* _Problem_
Read the records beneath this task and copy every line that contains the string "flops".

Dataset entries
******

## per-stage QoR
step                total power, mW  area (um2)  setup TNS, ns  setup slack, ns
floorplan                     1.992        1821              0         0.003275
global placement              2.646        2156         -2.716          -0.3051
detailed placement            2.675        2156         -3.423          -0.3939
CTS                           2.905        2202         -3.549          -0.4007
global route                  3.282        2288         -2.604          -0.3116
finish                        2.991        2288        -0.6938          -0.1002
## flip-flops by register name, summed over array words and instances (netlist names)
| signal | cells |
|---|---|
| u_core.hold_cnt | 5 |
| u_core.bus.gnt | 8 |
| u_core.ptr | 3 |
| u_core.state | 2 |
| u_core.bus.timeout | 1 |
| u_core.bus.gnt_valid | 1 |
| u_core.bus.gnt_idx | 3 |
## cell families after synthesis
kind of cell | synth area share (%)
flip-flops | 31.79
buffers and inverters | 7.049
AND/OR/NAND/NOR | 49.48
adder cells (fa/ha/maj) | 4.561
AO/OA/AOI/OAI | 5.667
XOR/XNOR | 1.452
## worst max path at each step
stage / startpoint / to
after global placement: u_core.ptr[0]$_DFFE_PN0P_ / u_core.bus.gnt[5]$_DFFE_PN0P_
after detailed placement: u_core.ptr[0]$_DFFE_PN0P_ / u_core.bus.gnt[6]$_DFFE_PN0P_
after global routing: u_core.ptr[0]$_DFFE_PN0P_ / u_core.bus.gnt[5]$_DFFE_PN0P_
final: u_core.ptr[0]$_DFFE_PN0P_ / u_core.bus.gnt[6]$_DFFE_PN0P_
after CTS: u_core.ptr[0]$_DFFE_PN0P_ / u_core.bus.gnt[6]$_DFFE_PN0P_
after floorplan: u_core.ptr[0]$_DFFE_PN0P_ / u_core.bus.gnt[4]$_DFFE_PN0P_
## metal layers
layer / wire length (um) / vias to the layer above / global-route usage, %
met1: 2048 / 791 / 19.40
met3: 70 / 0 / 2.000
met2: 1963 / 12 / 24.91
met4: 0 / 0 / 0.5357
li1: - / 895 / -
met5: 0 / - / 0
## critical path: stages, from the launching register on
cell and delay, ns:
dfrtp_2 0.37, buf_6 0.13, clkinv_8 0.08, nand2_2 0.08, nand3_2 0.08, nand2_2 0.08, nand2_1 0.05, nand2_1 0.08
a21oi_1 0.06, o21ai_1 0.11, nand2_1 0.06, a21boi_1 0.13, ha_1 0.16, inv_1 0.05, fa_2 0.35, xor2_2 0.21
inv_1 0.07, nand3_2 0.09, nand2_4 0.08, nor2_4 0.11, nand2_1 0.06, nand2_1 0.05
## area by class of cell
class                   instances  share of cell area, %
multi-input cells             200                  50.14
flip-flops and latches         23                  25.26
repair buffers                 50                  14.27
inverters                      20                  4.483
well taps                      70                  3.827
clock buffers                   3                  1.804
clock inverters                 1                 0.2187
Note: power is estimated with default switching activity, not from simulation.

******

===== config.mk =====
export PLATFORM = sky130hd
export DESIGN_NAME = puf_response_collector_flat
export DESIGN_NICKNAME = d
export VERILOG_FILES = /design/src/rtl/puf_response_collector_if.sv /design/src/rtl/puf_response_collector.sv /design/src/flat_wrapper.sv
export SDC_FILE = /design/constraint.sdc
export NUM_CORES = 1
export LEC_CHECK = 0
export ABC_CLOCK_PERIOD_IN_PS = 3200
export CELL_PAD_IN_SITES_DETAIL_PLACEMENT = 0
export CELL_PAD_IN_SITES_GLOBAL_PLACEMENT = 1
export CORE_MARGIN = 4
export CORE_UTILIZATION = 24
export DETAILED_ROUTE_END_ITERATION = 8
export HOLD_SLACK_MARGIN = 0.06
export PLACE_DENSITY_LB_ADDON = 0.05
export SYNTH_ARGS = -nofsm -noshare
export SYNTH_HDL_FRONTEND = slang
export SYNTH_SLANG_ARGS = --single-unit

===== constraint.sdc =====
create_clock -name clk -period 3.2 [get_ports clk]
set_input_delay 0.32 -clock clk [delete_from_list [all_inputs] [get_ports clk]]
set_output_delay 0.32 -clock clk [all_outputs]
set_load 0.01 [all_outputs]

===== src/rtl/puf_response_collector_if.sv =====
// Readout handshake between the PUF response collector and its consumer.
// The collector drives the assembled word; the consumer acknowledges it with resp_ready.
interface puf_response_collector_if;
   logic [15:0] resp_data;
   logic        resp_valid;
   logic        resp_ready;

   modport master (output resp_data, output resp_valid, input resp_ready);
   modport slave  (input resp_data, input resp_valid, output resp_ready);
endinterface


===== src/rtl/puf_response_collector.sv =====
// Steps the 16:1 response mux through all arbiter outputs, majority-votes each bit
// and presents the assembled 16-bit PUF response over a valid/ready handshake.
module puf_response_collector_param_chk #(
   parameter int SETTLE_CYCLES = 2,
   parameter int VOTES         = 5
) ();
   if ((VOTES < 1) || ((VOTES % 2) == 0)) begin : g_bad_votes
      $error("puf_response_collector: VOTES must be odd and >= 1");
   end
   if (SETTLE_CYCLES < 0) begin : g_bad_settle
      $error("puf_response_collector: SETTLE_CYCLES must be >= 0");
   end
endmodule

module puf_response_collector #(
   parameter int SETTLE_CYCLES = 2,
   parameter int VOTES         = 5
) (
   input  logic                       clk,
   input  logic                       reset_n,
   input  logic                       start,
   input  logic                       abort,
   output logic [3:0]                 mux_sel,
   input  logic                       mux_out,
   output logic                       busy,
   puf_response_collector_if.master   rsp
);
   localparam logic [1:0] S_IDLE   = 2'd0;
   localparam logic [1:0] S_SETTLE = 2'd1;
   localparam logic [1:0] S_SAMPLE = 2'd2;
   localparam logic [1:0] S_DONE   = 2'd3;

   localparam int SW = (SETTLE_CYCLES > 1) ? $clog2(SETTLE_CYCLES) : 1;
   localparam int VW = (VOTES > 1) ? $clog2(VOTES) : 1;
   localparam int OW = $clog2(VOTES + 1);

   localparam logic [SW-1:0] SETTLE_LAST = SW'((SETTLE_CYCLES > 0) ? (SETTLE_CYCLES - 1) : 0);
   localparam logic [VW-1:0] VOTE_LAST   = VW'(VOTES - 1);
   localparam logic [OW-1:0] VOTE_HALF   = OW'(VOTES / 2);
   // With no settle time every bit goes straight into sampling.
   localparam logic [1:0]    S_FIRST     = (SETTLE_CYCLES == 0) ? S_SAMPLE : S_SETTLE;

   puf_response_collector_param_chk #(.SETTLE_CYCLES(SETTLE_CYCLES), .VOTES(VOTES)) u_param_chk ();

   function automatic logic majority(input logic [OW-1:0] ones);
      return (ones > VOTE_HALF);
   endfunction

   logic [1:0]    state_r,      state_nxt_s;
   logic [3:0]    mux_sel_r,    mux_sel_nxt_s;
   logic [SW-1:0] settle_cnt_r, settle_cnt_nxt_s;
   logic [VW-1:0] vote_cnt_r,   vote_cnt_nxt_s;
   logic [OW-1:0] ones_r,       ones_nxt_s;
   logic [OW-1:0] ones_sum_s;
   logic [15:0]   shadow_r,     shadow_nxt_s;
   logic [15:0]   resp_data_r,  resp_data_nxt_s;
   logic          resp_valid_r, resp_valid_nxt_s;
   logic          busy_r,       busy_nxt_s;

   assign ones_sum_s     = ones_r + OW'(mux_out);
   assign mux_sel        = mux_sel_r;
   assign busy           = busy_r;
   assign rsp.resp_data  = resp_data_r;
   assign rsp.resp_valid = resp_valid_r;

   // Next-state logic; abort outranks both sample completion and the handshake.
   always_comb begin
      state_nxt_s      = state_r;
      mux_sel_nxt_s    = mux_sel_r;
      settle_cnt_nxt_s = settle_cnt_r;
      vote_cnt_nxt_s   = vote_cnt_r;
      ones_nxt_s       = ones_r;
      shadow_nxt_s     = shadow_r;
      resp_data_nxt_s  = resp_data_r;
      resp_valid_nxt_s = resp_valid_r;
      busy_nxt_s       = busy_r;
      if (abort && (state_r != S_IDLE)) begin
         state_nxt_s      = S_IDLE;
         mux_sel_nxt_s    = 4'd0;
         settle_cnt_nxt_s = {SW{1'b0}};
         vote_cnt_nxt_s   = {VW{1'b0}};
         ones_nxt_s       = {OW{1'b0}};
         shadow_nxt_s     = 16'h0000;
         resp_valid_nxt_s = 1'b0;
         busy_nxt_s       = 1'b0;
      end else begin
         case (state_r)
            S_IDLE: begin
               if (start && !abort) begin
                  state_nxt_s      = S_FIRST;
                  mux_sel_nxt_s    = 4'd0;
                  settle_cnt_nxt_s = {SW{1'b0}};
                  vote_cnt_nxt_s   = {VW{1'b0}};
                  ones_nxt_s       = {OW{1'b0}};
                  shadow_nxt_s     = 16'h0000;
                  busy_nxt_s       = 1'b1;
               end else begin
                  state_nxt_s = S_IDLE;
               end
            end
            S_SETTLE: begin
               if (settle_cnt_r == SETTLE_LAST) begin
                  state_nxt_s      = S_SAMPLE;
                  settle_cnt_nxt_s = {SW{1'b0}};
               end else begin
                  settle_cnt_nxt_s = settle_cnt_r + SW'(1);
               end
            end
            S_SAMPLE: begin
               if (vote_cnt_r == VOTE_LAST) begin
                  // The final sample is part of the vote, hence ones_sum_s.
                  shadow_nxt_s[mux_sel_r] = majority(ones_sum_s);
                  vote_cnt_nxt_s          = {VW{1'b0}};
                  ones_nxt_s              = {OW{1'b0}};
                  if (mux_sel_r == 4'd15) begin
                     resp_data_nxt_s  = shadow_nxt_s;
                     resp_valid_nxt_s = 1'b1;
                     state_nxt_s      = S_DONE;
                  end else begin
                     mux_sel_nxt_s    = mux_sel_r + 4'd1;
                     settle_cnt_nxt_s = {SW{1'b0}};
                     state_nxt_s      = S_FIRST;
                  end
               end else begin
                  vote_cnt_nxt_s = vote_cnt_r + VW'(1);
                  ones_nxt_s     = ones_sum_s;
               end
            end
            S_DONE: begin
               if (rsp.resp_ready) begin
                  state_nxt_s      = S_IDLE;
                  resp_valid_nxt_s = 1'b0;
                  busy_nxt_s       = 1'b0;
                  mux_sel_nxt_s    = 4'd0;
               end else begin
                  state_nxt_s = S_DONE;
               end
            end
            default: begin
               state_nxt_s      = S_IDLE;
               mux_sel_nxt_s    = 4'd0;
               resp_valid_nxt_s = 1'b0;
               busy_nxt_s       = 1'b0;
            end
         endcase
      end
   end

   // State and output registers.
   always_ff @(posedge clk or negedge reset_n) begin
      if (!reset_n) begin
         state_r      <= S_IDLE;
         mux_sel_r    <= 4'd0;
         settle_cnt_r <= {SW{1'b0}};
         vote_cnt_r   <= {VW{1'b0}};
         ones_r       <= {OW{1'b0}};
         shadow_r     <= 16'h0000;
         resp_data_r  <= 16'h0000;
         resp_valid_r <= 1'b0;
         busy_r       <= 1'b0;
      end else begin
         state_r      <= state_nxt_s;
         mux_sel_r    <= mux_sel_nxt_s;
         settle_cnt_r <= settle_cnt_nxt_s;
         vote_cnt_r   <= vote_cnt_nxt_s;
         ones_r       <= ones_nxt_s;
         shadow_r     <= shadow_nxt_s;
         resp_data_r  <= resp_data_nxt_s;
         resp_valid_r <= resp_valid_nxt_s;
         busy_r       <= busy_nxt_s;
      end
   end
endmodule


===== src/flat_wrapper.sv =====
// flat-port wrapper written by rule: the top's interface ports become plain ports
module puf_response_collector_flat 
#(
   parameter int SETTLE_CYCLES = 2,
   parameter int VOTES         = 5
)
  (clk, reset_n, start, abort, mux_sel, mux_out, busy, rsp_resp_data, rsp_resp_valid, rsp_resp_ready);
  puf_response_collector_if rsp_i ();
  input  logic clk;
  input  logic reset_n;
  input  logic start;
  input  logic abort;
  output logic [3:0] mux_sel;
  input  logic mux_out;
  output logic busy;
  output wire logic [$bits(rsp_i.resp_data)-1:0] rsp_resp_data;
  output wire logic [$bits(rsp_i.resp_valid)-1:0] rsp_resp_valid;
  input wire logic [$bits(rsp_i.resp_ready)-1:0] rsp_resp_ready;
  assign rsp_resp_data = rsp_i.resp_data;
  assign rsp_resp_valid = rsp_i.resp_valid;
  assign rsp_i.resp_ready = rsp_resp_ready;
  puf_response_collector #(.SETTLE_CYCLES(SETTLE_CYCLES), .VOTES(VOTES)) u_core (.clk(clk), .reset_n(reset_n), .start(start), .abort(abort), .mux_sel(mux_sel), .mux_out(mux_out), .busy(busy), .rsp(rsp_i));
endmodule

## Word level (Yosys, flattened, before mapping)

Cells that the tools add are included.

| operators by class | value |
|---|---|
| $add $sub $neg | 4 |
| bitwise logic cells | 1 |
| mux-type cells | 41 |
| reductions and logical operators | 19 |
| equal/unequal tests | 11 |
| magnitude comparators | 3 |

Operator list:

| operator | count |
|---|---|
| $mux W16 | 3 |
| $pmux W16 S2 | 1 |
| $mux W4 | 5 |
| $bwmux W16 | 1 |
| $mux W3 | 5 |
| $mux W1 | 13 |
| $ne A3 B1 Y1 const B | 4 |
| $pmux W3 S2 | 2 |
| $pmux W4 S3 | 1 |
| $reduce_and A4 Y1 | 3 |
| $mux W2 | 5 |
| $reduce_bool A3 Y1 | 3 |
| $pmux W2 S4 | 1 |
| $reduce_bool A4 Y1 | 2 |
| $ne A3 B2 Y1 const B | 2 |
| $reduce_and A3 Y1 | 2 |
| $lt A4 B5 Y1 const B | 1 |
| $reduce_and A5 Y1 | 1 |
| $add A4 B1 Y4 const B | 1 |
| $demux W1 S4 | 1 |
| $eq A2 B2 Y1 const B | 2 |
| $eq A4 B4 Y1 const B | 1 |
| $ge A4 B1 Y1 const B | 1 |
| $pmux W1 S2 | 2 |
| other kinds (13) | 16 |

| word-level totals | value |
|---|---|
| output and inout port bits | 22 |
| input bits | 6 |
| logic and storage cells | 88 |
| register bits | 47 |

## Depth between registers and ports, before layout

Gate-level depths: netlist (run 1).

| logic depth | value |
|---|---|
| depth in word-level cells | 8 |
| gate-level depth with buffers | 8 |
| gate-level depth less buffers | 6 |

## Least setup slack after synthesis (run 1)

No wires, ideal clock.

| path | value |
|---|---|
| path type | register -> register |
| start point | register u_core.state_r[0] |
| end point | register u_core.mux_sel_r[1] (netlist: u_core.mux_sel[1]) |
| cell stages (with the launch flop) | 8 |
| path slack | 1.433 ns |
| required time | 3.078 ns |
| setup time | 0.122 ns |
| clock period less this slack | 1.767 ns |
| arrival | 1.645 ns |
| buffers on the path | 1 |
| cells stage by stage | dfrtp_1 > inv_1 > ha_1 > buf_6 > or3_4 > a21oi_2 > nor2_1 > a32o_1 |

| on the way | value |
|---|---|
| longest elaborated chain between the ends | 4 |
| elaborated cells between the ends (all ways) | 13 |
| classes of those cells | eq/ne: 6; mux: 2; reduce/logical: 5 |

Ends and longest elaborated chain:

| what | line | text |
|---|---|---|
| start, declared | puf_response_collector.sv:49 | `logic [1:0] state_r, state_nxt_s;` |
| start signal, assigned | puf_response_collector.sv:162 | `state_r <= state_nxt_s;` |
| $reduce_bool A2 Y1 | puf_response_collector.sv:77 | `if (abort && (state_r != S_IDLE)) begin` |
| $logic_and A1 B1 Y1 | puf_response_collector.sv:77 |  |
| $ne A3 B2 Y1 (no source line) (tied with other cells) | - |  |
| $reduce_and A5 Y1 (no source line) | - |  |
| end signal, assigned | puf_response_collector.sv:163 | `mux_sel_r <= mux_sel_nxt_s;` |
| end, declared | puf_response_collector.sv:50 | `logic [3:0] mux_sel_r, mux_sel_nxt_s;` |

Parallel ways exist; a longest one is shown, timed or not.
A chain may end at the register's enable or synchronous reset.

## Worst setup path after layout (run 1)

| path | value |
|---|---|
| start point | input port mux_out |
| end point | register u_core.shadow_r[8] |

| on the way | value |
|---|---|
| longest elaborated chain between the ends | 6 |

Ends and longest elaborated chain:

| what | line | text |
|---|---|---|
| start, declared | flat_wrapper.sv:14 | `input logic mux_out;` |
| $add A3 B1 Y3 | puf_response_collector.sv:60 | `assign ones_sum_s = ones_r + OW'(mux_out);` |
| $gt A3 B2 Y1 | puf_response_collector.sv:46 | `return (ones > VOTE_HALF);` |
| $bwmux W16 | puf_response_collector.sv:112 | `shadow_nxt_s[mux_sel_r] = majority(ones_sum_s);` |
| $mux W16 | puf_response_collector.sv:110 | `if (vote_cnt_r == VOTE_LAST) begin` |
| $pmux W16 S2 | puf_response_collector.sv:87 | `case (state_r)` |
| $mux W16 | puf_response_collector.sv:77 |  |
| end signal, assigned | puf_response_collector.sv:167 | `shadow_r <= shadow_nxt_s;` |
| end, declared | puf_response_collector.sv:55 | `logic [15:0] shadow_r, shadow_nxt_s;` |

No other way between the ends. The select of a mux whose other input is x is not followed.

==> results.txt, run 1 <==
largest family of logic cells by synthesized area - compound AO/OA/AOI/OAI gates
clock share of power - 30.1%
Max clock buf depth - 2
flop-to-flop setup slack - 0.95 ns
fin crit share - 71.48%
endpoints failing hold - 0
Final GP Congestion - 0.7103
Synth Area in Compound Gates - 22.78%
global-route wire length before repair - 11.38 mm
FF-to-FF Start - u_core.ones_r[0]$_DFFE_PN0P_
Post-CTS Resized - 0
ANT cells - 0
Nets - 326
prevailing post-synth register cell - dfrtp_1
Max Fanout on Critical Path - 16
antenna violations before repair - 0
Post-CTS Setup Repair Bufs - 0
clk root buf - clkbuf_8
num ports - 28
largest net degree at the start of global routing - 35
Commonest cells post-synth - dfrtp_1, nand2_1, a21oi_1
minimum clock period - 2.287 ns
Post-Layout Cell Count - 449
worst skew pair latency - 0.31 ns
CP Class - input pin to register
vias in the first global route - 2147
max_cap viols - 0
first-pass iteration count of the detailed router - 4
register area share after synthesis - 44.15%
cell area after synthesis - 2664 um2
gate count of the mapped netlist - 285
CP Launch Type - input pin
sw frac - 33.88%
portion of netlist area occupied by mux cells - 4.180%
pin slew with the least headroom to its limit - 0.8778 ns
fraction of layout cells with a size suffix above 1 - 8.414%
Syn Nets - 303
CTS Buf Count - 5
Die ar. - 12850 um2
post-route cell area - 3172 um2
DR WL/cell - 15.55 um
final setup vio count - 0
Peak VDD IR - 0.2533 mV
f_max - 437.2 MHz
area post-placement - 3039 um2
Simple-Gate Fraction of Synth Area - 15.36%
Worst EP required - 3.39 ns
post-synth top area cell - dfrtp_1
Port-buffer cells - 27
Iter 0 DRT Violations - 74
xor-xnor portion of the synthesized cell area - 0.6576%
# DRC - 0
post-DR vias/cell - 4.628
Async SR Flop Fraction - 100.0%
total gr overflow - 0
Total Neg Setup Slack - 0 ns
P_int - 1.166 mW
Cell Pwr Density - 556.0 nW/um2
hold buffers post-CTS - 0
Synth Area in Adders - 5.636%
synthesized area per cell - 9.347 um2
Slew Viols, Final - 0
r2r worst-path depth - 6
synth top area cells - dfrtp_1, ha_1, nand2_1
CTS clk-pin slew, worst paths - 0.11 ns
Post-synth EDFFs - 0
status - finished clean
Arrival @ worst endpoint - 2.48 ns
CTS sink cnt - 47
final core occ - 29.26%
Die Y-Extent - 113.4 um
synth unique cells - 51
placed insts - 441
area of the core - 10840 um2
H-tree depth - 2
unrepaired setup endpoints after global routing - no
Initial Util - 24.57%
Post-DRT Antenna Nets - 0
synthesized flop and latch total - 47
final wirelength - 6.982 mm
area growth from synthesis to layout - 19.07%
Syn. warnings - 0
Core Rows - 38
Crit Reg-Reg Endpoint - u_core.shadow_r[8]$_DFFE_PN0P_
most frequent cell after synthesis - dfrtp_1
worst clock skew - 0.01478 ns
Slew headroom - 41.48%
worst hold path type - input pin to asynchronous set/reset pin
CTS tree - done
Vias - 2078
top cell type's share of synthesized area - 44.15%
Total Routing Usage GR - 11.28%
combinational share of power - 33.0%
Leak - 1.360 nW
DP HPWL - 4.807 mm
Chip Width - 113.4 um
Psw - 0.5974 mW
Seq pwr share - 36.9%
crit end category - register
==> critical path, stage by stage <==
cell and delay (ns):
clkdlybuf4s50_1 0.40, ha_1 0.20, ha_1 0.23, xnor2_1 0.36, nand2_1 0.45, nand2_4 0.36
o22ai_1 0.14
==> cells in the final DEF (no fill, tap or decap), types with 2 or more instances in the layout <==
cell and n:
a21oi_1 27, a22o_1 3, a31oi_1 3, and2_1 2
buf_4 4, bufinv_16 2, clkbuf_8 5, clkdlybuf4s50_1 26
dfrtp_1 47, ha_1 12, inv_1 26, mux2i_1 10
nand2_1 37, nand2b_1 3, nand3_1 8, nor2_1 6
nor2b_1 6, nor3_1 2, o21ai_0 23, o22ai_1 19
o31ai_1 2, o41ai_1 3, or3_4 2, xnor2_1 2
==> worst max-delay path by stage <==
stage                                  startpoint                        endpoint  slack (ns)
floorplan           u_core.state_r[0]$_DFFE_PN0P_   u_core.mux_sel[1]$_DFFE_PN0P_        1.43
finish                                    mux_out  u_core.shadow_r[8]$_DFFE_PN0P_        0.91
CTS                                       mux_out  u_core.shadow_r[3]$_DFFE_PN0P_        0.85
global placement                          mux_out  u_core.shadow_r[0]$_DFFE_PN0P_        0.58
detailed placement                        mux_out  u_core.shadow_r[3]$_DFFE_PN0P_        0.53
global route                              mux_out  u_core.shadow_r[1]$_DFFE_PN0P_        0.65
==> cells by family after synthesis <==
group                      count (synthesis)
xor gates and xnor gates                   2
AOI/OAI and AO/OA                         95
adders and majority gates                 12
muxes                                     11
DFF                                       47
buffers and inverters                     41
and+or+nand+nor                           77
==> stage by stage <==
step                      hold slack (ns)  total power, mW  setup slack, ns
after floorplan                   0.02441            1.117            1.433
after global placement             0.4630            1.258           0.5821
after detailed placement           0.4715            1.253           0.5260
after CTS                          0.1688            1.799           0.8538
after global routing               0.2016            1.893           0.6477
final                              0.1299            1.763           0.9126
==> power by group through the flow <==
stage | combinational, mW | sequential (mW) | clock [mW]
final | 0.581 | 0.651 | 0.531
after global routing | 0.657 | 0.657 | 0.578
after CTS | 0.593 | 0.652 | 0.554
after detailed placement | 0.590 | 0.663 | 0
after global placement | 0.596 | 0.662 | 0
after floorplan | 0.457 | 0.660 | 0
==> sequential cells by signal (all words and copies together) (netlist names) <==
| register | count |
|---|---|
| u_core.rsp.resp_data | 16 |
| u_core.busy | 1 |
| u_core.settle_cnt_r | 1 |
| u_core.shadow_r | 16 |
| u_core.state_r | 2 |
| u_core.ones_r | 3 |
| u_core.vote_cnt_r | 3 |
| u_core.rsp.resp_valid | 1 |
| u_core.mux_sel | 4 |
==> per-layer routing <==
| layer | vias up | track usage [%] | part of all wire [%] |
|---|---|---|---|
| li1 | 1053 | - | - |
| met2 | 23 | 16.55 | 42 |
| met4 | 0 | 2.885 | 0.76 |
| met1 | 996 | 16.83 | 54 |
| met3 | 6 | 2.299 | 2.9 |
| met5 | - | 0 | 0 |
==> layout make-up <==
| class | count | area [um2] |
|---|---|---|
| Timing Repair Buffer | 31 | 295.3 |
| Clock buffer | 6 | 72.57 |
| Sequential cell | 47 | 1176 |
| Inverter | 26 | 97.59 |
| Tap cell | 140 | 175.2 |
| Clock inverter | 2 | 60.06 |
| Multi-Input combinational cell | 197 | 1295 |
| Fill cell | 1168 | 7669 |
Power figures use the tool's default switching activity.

******

* _Reply_
## flip-flops by register name, summed over array words and instances (netlist names)
flip-flops | 31.79
flip-flops and latches         23                  25.26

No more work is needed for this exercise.